What is needed:
Scan the data for "constraint" and copy each matching line.

-------- Data to use --------

### flow/config.mk
export PLATFORM = sky130hd
export DESIGN_NAME = hamming_code_decoder
export DESIGN_NICKNAME = hamming_code_decoder
export VERILOG_FILES = /design/flow/design.v
export SDC_FILE = /design/flow/constraint.sdc
export NUM_CORES = 4
export LEC_CHECK = 1
export CORE_AREA = 10 10 70 70
export DIE_AREA = 0 0 80 80
### flow/constraint.sdc
current_design hamming_code_decoder

set clk_period 3.9
set clk_io_pct 0.2

create_clock -name clk0 -period $clk_period

set non_clock_inputs [all_inputs -no_clocks]
set_input_delay [expr $clk_period * $clk_io_pct] -clock clk0 $non_clock_inputs
set_output_delay [expr $clk_period * $clk_io_pct] -clock clk0 [all_outputs]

--------

Output of the task:
export SDC_FILE = /design/flow/constraint.sdc
### flow/constraint.sdc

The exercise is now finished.